Volkswagen's target of increasing its North American sales removed the Jetta from the premium compact car market. This forced many cost-cutting measures to be made for the North American models, which included a lower quality trim material for the interior. Leatherette replaced leather as the optional seating upholstery, and leather was still available on Canadian-spec models. Lower end North American models lost the multi-link rear suspension of the previous generation until the 2015 model year. Engines from the A5 Jetta carried over included the 170 hp 2.5 L (five-cylinder) as well as the 140 hp 2.0 TDI (diesel) engine. The SEL Premium model retained the upscale soft-touch interior, as well as the multi-link independent rear suspension found on the GLI. North American models featured red turn signals instead of amber.

In North America, the base model (S in the US, Trendline in Canada) received a 2.0-litre 8-valve four-cylinder engine with 86 kW and 169 Nm torque. From model year 2016 onward, American S and SE models, and Canadian models Trendline and Comfortline Jettas would receive a 1.4-litre turbocharged engine that produces 150 hp and 184 lbft of torque. This engine replaced the 2.0-litre in those markets. The diesel and hybrid versions were both discontinued for 2017, the hybrid for slow sales and the diesel as a result of the Volkswagen emissions scandal related to their diesel engines.

New for 2014, the 2.5 L inline-5 was replaced with the new 1.8 L TSI turbocharged 4 cylinder. Based on the EA888 engine platform, the 1.8 TSI is listed as one of Ward's 10 Best Engines for 2014, producing 170 hp and 249 Nm of torque, all while achieving an EPA rating of 25 MPG city / 36 MPG highway. Other updates for 2014 include an independent multilink rear suspension as found in European counterparts, and electronic power steering (1.8 TSI models only).

=== Other markets ===

In Europe, the engine range consists of the 1.2 TSI, 1.4 TSI (122 or 160 PS), 2.0 TSI, 1.6 TDI, and 2.0 TDI engines. The European version will differ in some respects, particularly in having multi-link suspension at the rear. The European version will also incorporate soft-touch plastics on most of the dashboard (not the doors for this generation), and the rear seat centre air vents have been restored. For the 2015 model year, Volkswagen made numerous improvements to the Jetta such as new front and rear fascias, headlights, reworked interior, fully independent suspension for all US models, a suite of driver-assistance systems such as blind-spot monitoring, cross-traffic alert, and standard rearview camera.
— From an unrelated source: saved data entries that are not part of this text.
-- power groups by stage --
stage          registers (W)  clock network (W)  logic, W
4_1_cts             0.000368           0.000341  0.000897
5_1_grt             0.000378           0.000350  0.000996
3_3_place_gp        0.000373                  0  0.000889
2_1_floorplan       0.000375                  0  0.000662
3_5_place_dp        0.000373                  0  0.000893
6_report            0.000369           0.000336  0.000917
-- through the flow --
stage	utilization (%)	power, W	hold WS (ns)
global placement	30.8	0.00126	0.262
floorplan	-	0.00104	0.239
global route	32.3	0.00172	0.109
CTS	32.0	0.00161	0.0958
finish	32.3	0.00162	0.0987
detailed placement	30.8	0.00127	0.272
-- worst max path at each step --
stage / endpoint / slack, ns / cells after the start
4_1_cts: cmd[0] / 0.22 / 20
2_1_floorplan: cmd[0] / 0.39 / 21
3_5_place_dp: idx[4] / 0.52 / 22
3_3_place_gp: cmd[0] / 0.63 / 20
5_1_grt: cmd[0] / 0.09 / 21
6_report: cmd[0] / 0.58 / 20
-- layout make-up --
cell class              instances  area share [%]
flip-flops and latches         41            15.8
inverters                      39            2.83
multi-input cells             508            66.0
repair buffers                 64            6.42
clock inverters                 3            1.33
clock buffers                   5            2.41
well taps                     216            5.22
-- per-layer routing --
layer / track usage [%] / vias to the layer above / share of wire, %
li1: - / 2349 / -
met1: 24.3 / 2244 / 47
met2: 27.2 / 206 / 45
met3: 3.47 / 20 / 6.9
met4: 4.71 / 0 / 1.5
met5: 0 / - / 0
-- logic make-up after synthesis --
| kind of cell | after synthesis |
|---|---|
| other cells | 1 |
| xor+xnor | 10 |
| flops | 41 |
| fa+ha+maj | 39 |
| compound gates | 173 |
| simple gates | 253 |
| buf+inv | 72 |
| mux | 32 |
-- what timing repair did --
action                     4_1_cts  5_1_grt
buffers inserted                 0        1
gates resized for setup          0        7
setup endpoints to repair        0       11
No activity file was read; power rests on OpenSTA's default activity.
**src/sv/dq_pkg.sv**
```systemverilog
// Shared types, constants and ring index helpers for the double-ended queue.
package dq_pkg;

  // Queue geometry.
  localparam int DEPTH   = 64;
  localparam int IDX_W   = $clog2(DEPTH);
  localparam int CNT_W   = $clog2(DEPTH + 1);
  localparam int VALUE_W = 32;
  localparam int TOTAL_W = 7;
  localparam int CMD_W   = 3;
  localparam int KIND_W  = 2;

  // Stream payload widths, padded to whole bytes.
  localparam int S_DATA_W = ((CMD_W + VALUE_W + 7) / 8) * 8;
  localparam int M_DATA_W = ((VALUE_W + TOTAL_W + 7) / 8) * 8;

  typedef logic [IDX_W-1:0]   idx_t;
  typedef logic [CNT_W-1:0]   cnt_t;
  typedef logic [VALUE_W-1:0] value_t;

  // Command codes carried in the low bits of the input transfer.
  typedef enum logic [CMD_W-1:0] {
    CMD_PUSH_FRONT = 3'd0,
    CMD_PUSH_BACK  = 3'd1,
    CMD_POP_FRONT  = 3'd2,
    CMD_POP_BACK   = 3'd3,
    CMD_DUMP       = 3'd4,
    CMD_COUNT      = 3'd5
  } dq_cmd_e;

  // Result kinds carried in tuser of the output transfer.
  typedef enum logic [KIND_W-1:0] {
    KIND_ENTRY  = 2'd0,
    KIND_COUNT  = 2'd1,
    KIND_REJECT = 2'd2
  } dq_kind_e;

  // Sequencer states.
  typedef enum logic [1:0] {
    ST_IDLE,
    ST_DUMP_READ,
    ST_DUMP_SEND,
    ST_RESULT
  } dq_state_e;

  // Request from the sequencer to the storage ring.
  typedef struct packed {
    logic   wr_en;
    idx_t   wr_addr;
    value_t wr_data;
    idx_t   rd_addr;
  } dq_mem_req_t;

  // Step one slot forward around the ring.
  function automatic idx_t ring_next(idx_t i);
    idx_t r;
    if (i == idx_t'(DEPTH - 1)) begin
      r = '0;
    end else begin
      r = i + idx_t'(1);
    end
    return r;
  endfunction

  // Step one slot backward around the ring.
  function automatic idx_t ring_prev(idx_t i);
    idx_t r;
    if (i == '0) begin
      r = idx_t'(DEPTH - 1);
    end else begin
      r = i - idx_t'(1);
    end
    return r;
  endfunction

endpackage

```
**src/sv/dq_ring.sv**
```systemverilog
// Entry storage of the queue: one write port and one registered read port.
module dq_ring (
  input  logic                clk,
  input  dq_pkg::dq_mem_req_t req,
  output dq_pkg::value_t      rd_data
);
  import dq_pkg::*;

  value_t mem [DEPTH];

  // Write the pushed value and read the requested slot every cycle.
  always_ff @(posedge clk) begin
    if (req.wr_en) begin
      mem[req.wr_addr] <= req.wr_data;
    end
    rd_data <= mem[req.rd_addr];
  end

endmodule

```
**src/sv/dq_ctrl.sv**
```systemverilog
// Command sequencer: ring indices, occupancy, dump walk and result register.
module dq_ctrl (
  input  logic                         clk,
  input  logic                         rst,
  input  logic                         s_tvalid,
  output logic                         s_tready,
  input  logic [dq_pkg::S_DATA_W-1:0]  s_tdata,
  output logic                         m_tvalid,
  input  logic                         m_tready,
  output logic [dq_pkg::M_DATA_W-1:0]  m_tdata,
  output logic [dq_pkg::KIND_W-1:0]    m_tuser,
  output logic                         m_tlast,
  output dq_pkg::dq_mem_req_t          mem_req,
  input  dq_pkg::value_t               rd_data
);
  import dq_pkg::*;

  dq_state_e state, state_next;
  idx_t      front_index, front_index_next;
  idx_t      back_index, back_index_next;
  cnt_t      occupancy, occupancy_next;
  idx_t      dump_slot, dump_slot_next;
  cnt_t      dump_cnt, dump_cnt_next;

  // Result register.
  dq_kind_e  out_kind, out_kind_next;
  value_t    out_value, out_value_next;
  cnt_t      out_total, out_total_next;
  logic      out_last, out_last_next;

  logic      in_xfer;
  logic      out_xfer;
  dq_cmd_e   cmd;
  value_t    in_value;
  logic      full;
  logic      empty;
  idx_t      base_front;
  idx_t      base_back;

  assign in_xfer    = s_tvalid && s_tready;
  assign out_xfer   = m_tvalid && m_tready;
  assign cmd        = dq_cmd_e'(s_tdata[CMD_W-1:0]);
  assign in_value   = s_tdata[CMD_W+VALUE_W-1:CMD_W];
  assign full       = (occupancy == cnt_t'(DEPTH));
  assign empty      = (occupancy == '0);
  // An empty queue restarts both indices at slot zero.
  assign base_front = empty ? '0 : front_index;
  assign base_back  = empty ? '0 : back_index;

  // Next state and next register values.
  always_comb begin
    state_next       = state;
    front_index_next = front_index;
    back_index_next  = back_index;
    occupancy_next   = occupancy;
    dump_slot_next   = dump_slot;
    dump_cnt_next    = dump_cnt;
    out_kind_next    = out_kind;
    out_value_next   = out_value;
    out_total_next   = out_total;
    out_last_next    = out_last;
    case (state)
      ST_IDLE: begin
        if (in_xfer) begin
          case (cmd)
            CMD_PUSH_FRONT, CMD_PUSH_BACK: begin
              if (full) begin
                out_kind_next  = KIND_REJECT;
                out_value_next = '0;
                out_total_next = occupancy;
                out_last_next  = 1'b1;
                state_next     = ST_RESULT;
              end else begin
                if (cmd == CMD_PUSH_FRONT) begin
                  front_index_next = ring_prev(base_front);
                  back_index_next  = base_back;
                end else begin
                  front_index_next = base_front;
                  back_index_next  = ring_next(base_back);
                end
                occupancy_next = occupancy + cnt_t'(1);
              end
            end
            CMD_POP_FRONT: begin
              if (!empty) begin
                front_index_next = ring_next(front_index);
                occupancy_next   = occupancy - cnt_t'(1);
              end
            end
            CMD_POP_BACK: begin
              if (!empty) begin
                back_index_next = ring_prev(back_index);
                occupancy_next  = occupancy - cnt_t'(1);
              end
            end
            CMD_DUMP: begin
              if (!empty) begin
                dump_slot_next = front_index;
                dump_cnt_next  = '0;
                state_next     = ST_DUMP_READ;
              end
            end
            CMD_COUNT: begin
              out_kind_next  = KIND_COUNT;
              out_value_next = '0;
              out_total_next = occupancy;
              out_last_next  = 1'b1;
              state_next     = ST_RESULT;
            end
            default: begin
            end
          endcase
        end
      end
      ST_DUMP_READ: begin
        // Read data for dump_slot has arrived from the ring.
        out_kind_next  = KIND_ENTRY;
        out_value_next = rd_data;
        out_total_next = occupancy;
        out_last_next  = (dump_cnt + cnt_t'(1)) == occupancy;
        state_next     = ST_DUMP_SEND;
      end
      ST_DUMP_SEND: begin
        if (out_xfer) begin
          if (out_last) begin
            state_next = ST_IDLE;
          end else begin
            dump_slot_next = ring_next(dump_slot);
            dump_cnt_next  = dump_cnt + cnt_t'(1);
            state_next     = ST_DUMP_READ;
          end
        end
      end
      ST_RESULT: begin
        if (out_xfer) begin
          state_next = ST_IDLE;
        end
      end
      default: begin
        state_next = ST_IDLE;
      end
    endcase
  end

  // Handshake, ring request and output payload.
  always_comb begin
    s_tready        = (state == ST_IDLE);
    m_tvalid        = (state == ST_DUMP_SEND) || (state == ST_RESULT);
    m_tuser         = out_kind;
    m_tlast         = out_last;
    m_tdata         = '0;
    m_tdata[VALUE_W-1:0]                 = out_value;
    m_tdata[VALUE_W+TOTAL_W-1:VALUE_W]   = TOTAL_W'(out_total);
    mem_req.wr_en   = in_xfer && !full &&
                      ((cmd == CMD_PUSH_FRONT) || (cmd == CMD_PUSH_BACK));
    mem_req.wr_addr = (cmd == CMD_PUSH_FRONT) ? ring_prev(base_front) : base_back;
    mem_req.wr_data = in_value;
    // The read issued here is consumed in the following dump read state.
    mem_req.rd_addr = (state == ST_IDLE) ? front_index : ring_next(dump_slot);
  end

  // Control registers.
  always_ff @(posedge clk) begin
    if (rst) begin
      state       <= ST_IDLE;
      front_index <= '0;
      back_index  <= '0;
      occupancy   <= '0;
    end else begin
      state       <= state_next;
      front_index <= front_index_next;
      back_index  <= back_index_next;
      occupancy   <= occupancy_next;
    end
  end

  // Walk and result registers.
  always_ff @(posedge clk) begin
    dump_slot <= dump_slot_next;
    dump_cnt  <= dump_cnt_next;
    out_kind  <= out_kind_next;
    out_value <= out_value_next;
    out_total <= out_total_next;
    out_last  <= out_last_next;
  end

  // The queue never holds more than its depth.
  a_occ_bound: assert property (@(posedge clk) disable iff (rst)
    occupancy <= cnt_t'(DEPTH))
    else $error("occupancy exceeds depth");

  // A result on the output side blocks new commands.
  a_one_at_a_time: assert property (@(posedge clk) disable iff (rst)
    m_tvalid |-> !s_tready)
    else $error("input ready while a result is pending");

  // The final result of a command returns the sequencer to idle.
  a_last_ends: assert property (@(posedge clk) disable iff (rst)
    (m_tvalid && m_tready && m_tlast) |=> (state == ST_IDLE))
    else $error("sequencer did not return to idle after the final result");

  // An accepted push into a non-full queue grows it by one.
  a_push_grows: assert property (@(posedge clk) disable iff (rst)
    (in_xfer && !full && ((cmd == CMD_PUSH_FRONT) || (cmd == CMD_PUSH_BACK)))
    |=> (occupancy == $past(occupancy) + cnt_t'(1)))
    else $error("push did not grow the queue");

  // The dump walk never passes the held entries.
  a_dump_bound: assert property (@(posedge clk) disable iff (rst)
    ((state == ST_DUMP_READ) || (state == ST_DUMP_SEND)) |-> (dump_cnt < occupancy))
    else $error("dump walked past the held entries");

endmodule

```
**src/sv/double_ended_queue.sv**
```systemverilog
// Top level of the bounded double-ended queue of signed 32-bit values.
//
//  Channel  Direction  Handshake          Payload
//  s_*      in         s_tvalid/s_tready  tdata: cmd[2:0], value[34:3]
//  m_*      out        m_tvalid/m_tready  tdata: entry_value[31:0],
//                                         entry_total[38:32]; tuser: kind; tlast
//
// Push, pop and count commands are taken in the idle state of the sequencer;
// count and a rejected push then hold one result until it is taken.
// Dump walks the held entries in order: the dump read state takes the
// registered ring read, the dump send state presents the entry until taken.
// No new command is taken while a result is pending or a dump is walking.
// Synchronous reset empties the queue; stored values are not cleared.
module double_ended_queue (
  input  logic                         clk,
  input  logic                         rst,
  input  logic                         s_tvalid,
  output logic                         s_tready,
  input  logic [dq_pkg::S_DATA_W-1:0]  s_tdata,   // cmd, value
  output logic                         m_tvalid,
  input  logic                         m_tready,
  output logic [dq_pkg::M_DATA_W-1:0]  m_tdata,   // entry_value, entry_total
  output logic [dq_pkg::KIND_W-1:0]    m_tuser,   // kind
  output logic                         m_tlast
);
  import dq_pkg::*;

  dq_mem_req_t mem_req;
  value_t      rd_data;

  // Command sequencer.
  dq_ctrl u_ctrl (
    .clk      (clk),
    .rst      (rst),
    .s_tvalid (s_tvalid),
    .s_tready (s_tready),
    .s_tdata  (s_tdata),
    .m_tvalid (m_tvalid),
    .m_tready (m_tready),
    .m_tdata  (m_tdata),
    .m_tuser  (m_tuser),
    .m_tlast  (m_tlast),
    .mem_req  (mem_req),
    .rd_data  (rd_data)
  );

  // Entry storage.
  dq_ring u_ring (
    .clk     (clk),
    .req     (mem_req),
    .rd_data (rd_data)
  );

endmodule

```
## src/flex_deadband_square_map_unit_defines.svh

```systemverilog
// ----------------------------------------------------------------------------
// Flex dead-band square map: assertion macros
// Shared property macros, clocked on clk and disabled while rst_n is low.
// ----------------------------------------------------------------------------
`ifndef FLEX_DEADBAND_SQUARE_MAP_UNIT_DEFINES_SVH
`define FLEX_DEADBAND_SQUARE_MAP_UNIT_DEFINES_SVH

// The consequent must hold when the antecedent holds, in the same cycle.
`define FDSM_ASSERT_IMPL(lbl, ante, cons) \
    lbl: assert property (@(posedge clk) disable iff (!rst_n) (ante) |-> (cons)) \
        else $error("fdsm assertion failed");

// The consequent must hold in the cycle after the antecedent.
`define FDSM_ASSERT_NEXT(lbl, ante, cons) \
    lbl: assert property (@(posedge clk) disable iff (!rst_n) (ante) |=> (cons)) \
        else $error("fdsm assertion failed");

`endif

```

## src/fdsm_pkg.sv

```systemverilog
// ----------------------------------------------------------------------------
// Flex dead-band square map: package
// Types and fixed constants shared by the pipeline modules.
// ----------------------------------------------------------------------------
`default_nettype none

package fdsm_pkg;

    localparam int FRAC_W     = 16;
    localparam int DIV_STEPS  = 4;
    localparam int DIV_STAGES = FRAC_W / DIV_STEPS;
    localparam int SAMPLE_W   = 12;

    localparam logic [SAMPLE_W-1:0] REST_RESET = 12'd120;

    typedef struct packed {
        logic valid;
        logic zero;
        logic full;
    } fdsm_ctl_t;

endpackage

`default_nettype wire

```

## src/fdsm_front.sv

```systemverilog
// ----------------------------------------------------------------------------
// Flex dead-band square map: front stage
// Clamps the sample, forms the threshold, the range and the dividend.
// ----------------------------------------------------------------------------
`default_nettype none

module fdsm_front #(
    parameter int ADC_FULL_SCALE = 4095,
    parameter int REST_MARGIN    = 30,
    parameter int VW             = 12
) (
    input  wire logic                             clk,
    input  wire logic                             rst_n,
    input  wire logic                             start,
    input  wire logic [fdsm_pkg::SAMPLE_W-1:0]    flex_sample,
    input  wire logic [fdsm_pkg::SAMPLE_W-1:0]    rest_level,
    output fdsm_pkg::fdsm_ctl_t                   ctl_out,
    output logic      [VW-1:0]                    rem_out,
    output logic      [VW-1:0]                    range_out
);

    localparam int XW = (VW > fdsm_pkg::SAMPLE_W) ? VW : fdsm_pkg::SAMPLE_W;
    localparam int SW = XW + 1;

    logic [SW-1:0]       th_sum;
    logic [SW-1:0]       th_cap;
    logic [SW-1:0]       th_wide;
    logic [VW-1:0]       th;
    logic [XW-1:0]       x_ext;
    logic [XW-1:0]       fs_ext;
    logic [XW-1:0]       x_wide;
    logic [VW-1:0]       x;
    logic [VW-1:0]       num;
    logic [VW-1:0]       range;
    logic                zero;
    logic                full;

    fdsm_pkg::fdsm_ctl_t ctl_reg;
    fdsm_pkg::fdsm_ctl_t ctl_next;
    logic [VW-1:0]       rem_reg;
    logic [VW-1:0]       rem_next;
    logic [VW-1:0]       range_reg;

    always_comb
    begin
        th_sum  = SW'(rest_level) + SW'(REST_MARGIN);
        th_cap  = SW'(ADC_FULL_SCALE - 1);
        th_wide = (th_sum > th_cap) ? th_cap : th_sum;
        th      = th_wide[VW-1:0];

        x_ext   = XW'(flex_sample);
        fs_ext  = XW'(ADC_FULL_SCALE);
        x_wide  = (x_ext > fs_ext) ? fs_ext : x_ext;
        x       = x_wide[VW-1:0];

        zero    = (x <= th);
        num     = x - th;
        range   = VW'(ADC_FULL_SCALE) - th;
        full    = !zero && (num == range);

        ctl_next.valid = start;
        ctl_next.zero  = zero;
        ctl_next.full  = full;
        rem_next       = (zero || full) ? '0 : num;
    end

    always_ff @(posedge clk or negedge rst_n)
    begin
        if (!rst_n)
        begin
            ctl_reg <= '0;
        end
        else
        begin
            ctl_reg <= ctl_next;
        end
    end

    always_ff @(posedge clk)
    begin
        rem_reg   <= rem_next;
        range_reg <= range;
    end

    assign ctl_out   = ctl_reg;
    assign rem_out   = rem_reg;
    assign range_out = range_reg;

endmodule

`default_nettype wire

```

## src/fdsm_div_stage.sv

```systemverilog
// ----------------------------------------------------------------------------
// Flex dead-band square map: divider stage
// One register stage of the restoring divider, four quotient bits per stage.
// ----------------------------------------------------------------------------
`default_nettype none

module fdsm_div_stage #(
    parameter int VW = 12
) (
    input  wire logic                           clk,
    input  wire logic                           rst_n,
    input  wire fdsm_pkg::fdsm_ctl_t            ctl_in,
    input  wire logic [VW-1:0]                  rem_in,
    input  wire logic [VW-1:0]                  range_in,
    input  wire logic [fdsm_pkg::FRAC_W-1:0]    quo_in,
    output fdsm_pkg::fdsm_ctl_t                 ctl_out,
    output logic      [VW-1:0]                  rem_out,
    output logic      [VW-1:0]                  range_out,
    output logic      [fdsm_pkg::FRAC_W-1:0]    quo_out
);

    logic [VW-1:0]                 rem_work;
    logic [VW:0]                   rem_dbl;
    logic [fdsm_pkg::FRAC_W-1:0]   quo_work;

    fdsm_pkg::fdsm_ctl_t           ctl_reg;
    logic [VW-1:0]                 rem_reg;
    logic [VW-1:0]                 range_reg;
    logic [fdsm_pkg::FRAC_W-1:0]   quo_reg;

    // The remainder stays below the range, so each step yields one quotient bit.
    always_comb
    begin
        rem_work = rem_in;
        quo_work = quo_in;
        rem_dbl  = '0;
        for (int i = 0; i < fdsm_pkg::DIV_STEPS; i++)
        begin
            rem_dbl = {rem_work, 1'b0};
            if (rem_dbl >= {1'b0, range_in})
            begin
                rem_dbl  = rem_dbl - {1'b0, range_in};
                quo_work = {quo_work[fdsm_pkg::FRAC_W-2:0], 1'b1};
            end
            else
            begin
                quo_work = {quo_work[fdsm_pkg::FRAC_W-2:0], 1'b0};
            end
            rem_work = rem_dbl[VW-1:0];
        end
    end

    always_ff @(posedge clk or negedge rst_n)
    begin
        if (!rst_n)
        begin
            ctl_reg <= '0;
        end
        else
        begin
            ctl_reg <= ctl_in;
        end
    end

    always_ff @(posedge clk)
    begin
        rem_reg   <= rem_work;
        range_reg <= range_in;
        quo_reg   <= quo_work;
    end

    assign ctl_out   = ctl_reg;
    assign rem_out   = rem_reg;
    assign range_out = range_reg;
    assign quo_out   = quo_reg;

endmodule

`default_nettype wire

```

## src/fdsm_square.sv

```systemverilog
// ----------------------------------------------------------------------------
// Flex dead-band square map: square stage
// Selects the normalized level and registers its square as the result.
// ----------------------------------------------------------------------------
`default_nettype none

module fdsm_square (
    input  wire logic                           clk,
    input  wire logic                           rst_n,
    input  wire fdsm_pkg::fdsm_ctl_t            ctl_in,
    input  wire logic [fdsm_pkg::FRAC_W-1:0]    quo_in,
    output logic                                done,
    output logic      [fdsm_pkg::FRAC_W-1:0]    bend_level
);

    logic [fdsm_pkg::FRAC_W-1:0]     u;
    logic [2*fdsm_pkg::FRAC_W-1:0]   prod_next;
    logic [2*fdsm_pkg::FRAC_W-1:0]   prod_reg;
    logic                            done_reg;

    always_comb
    begin
        if (ctl_in.zero)
        begin
            u = '0;
        end
        else if (ctl_in.full)
        begin
            u = '1;
        end
        else
        begin
            u = quo_in;
        end
        prod_next = (2*fdsm_pkg::FRAC_W)'(u) * (2*fdsm_pkg::FRAC_W)'(u);
    end

    always_ff @(posedge clk or negedge rst_n)
    begin
        if (!rst_n)
        begin
            done_reg <= 1'b0;
        end
        else
        begin
            done_reg <= ctl_in.valid;
        end
    end

    always_ff @(posedge clk)
    begin
        prod_reg <= prod_next;
    end

    assign done       = done_reg;
    assign bend_level = prod_reg[2*fdsm_pkg::FRAC_W-1:fdsm_pkg::FRAC_W];

endmodule

`default_nettype wire

```

## src/flex_deadband_square_map_unit.sv

```systemverilog
// The result strobe rises once a sample has passed the front, divider and squaring registers.
// Throughput: one sample per cycle; busy stays low and the pipeline never stalls.
// The six stages are the front stage, four divider stages of four bits each,
// and the squaring multiplier. Reset clears all valid bits and sets rest_level to 120.
// ----------------------------------------------------------------------------
// Flex dead-band square map: top level
// Dead-bands a flex-sensor sample, normalizes it by division and squares it.
// ----------------------------------------------------------------------------
`default_nettype none

`include "flex_deadband_square_map_unit_defines.svh"

module flex_deadband_square_map_unit #(
    parameter int ADC_FULL_SCALE = 4095,
    parameter int REST_MARGIN    = 30
) (
    input  wire logic                             clk,
    input  wire logic                             rst_n,
    input  wire logic                             start,
    output logic                                  busy,
    input  wire logic [fdsm_pkg::SAMPLE_W-1:0]    flex_sample,
    output logic                                  done,
    output logic      [fdsm_pkg::FRAC_W-1:0]      bend_level,
    input  wire logic                             cfg_valid,
    output logic                                  cfg_ready,
    input  wire logic [fdsm_pkg::SAMPLE_W-1:0]    cfg_data
);

    localparam int VW = $clog2(ADC_FULL_SCALE + 1);
    localparam int NS = fdsm_pkg::DIV_STAGES;

    logic [fdsm_pkg::SAMPLE_W-1:0]   rest_level_reg;
    logic [fdsm_pkg::SAMPLE_W-1:0]   rest_level_next;

    fdsm_pkg::fdsm_ctl_t             ctl_pipe   [0:NS];
    logic [VW-1:0]                   rem_pipe   [0:NS];
    logic [VW-1:0]                   range_pipe [0:NS];
    logic [fdsm_pkg::FRAC_W-1:0]     quo_pipe   [0:NS];

    assign busy      = 1'b0;
    assign cfg_ready = 1'b1;

    always_comb
    begin
        rest_level_next = (cfg_valid && cfg_ready) ? cfg_data : rest_level_reg;
    end

    always_ff @(posedge clk or negedge rst_n)
    begin
        if (!rst_n)
        begin
            rest_level_reg <= fdsm_pkg::REST_RESET;
        end
        else
        begin
            rest_level_reg <= rest_level_next;
        end
    end

    fdsm_front #(
        .ADC_FULL_SCALE (ADC_FULL_SCALE),
        .REST_MARGIN    (REST_MARGIN),
        .VW             (VW)
    ) u_front (
        .clk         (clk),
        .rst_n       (rst_n),
        .start       (start && !busy),
        .flex_sample (flex_sample),
        .rest_level  (rest_level_reg),
        .ctl_out     (ctl_pipe[0]),
        .rem_out     (rem_pipe[0]),
        .range_out   (range_pipe[0])
    );

    assign quo_pipe[0] = '0;

    for (genvar s = 0; s < NS; s++)
    begin : g_div
        fdsm_div_stage #(
            .VW (VW)
        ) u_div (
            .clk       (clk),
            .rst_n     (rst_n),
            .ctl_in    (ctl_pipe[s]),
            .rem_in    (rem_pipe[s]),
            .range_in  (range_pipe[s]),
            .quo_in    (quo_pipe[s]),
            .ctl_out   (ctl_pipe[s+1]),
            .rem_out   (rem_pipe[s+1]),
            .range_out (range_pipe[s+1]),
            .quo_out   (quo_pipe[s+1])
        );
    end

    fdsm_square u_square (
        .clk        (clk),
        .rst_n      (rst_n),
        .ctl_in     (ctl_pipe[NS]),
        .quo_in     (quo_pipe[NS]),
        .done       (done),
        .bend_level (bend_level)
    );

    `FDSM_ASSERT_IMPL(a_start_gives_done, start && !busy, ##6 done)
    `FDSM_ASSERT_IMPL(a_done_has_start, done, $past(start, 6))
    `FDSM_ASSERT_IMPL(a_deadband_zero, ctl_pipe[0].valid && ctl_pipe[0].zero, ##5 (bend_level == '0))
    `FDSM_ASSERT_IMPL(a_full_scale_top, ctl_pipe[0].valid && ctl_pipe[0].full, ##5 (bend_level == 16'hFFFE))

endmodule

`default_nettype wire

```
The sixth-generation Jetta went on sale on 22 July 2010 in Mexico, thus becoming one of the only countries in the world where both the fourth (sold as the Volkswagen Clásico), and sixth-generation Jetta were available simultaneously. (Both models are also both available in Colombia and Argentina). The sixth-generation Jetta replaced the fifth, known in Mexico as the Volkswagen Bora. A special edition called the "Volkswagen Jetta Edición Especial Bicentenario" and approved by the Mexican Federal Government commemorates that country's 200th anniversary of the beginning of the Mexican War of Independence, on 16 September 1810. It is also the first car in Mexico with granted permission to use an official government logo (a "2010" plaque).

It was launched in India on 17 August 2011. The Jetta was imported to India through the CKD route, and was locally assembled at Volkswagen's Chakan factory, near Pune. The 2015 Jetta facelift was released in the Indian car market on 17 February 2015.

It was launched in Australia and South Africa in September 2011 and although production ended at the end of 2017, Australia stockpiled units and the last ones were sold in mid-2019.

This was the last model produced for the UK as of November 2017, after 379 models were sold between 1 January and 1 October 2017. Orders closed in September 2017.
In January 2018, Volkswagen axed the Jetta in Europe as sales fell by a quarter in 2017 with just over 5,000 units being sold all year. Sales slipped in the US by 4.4%.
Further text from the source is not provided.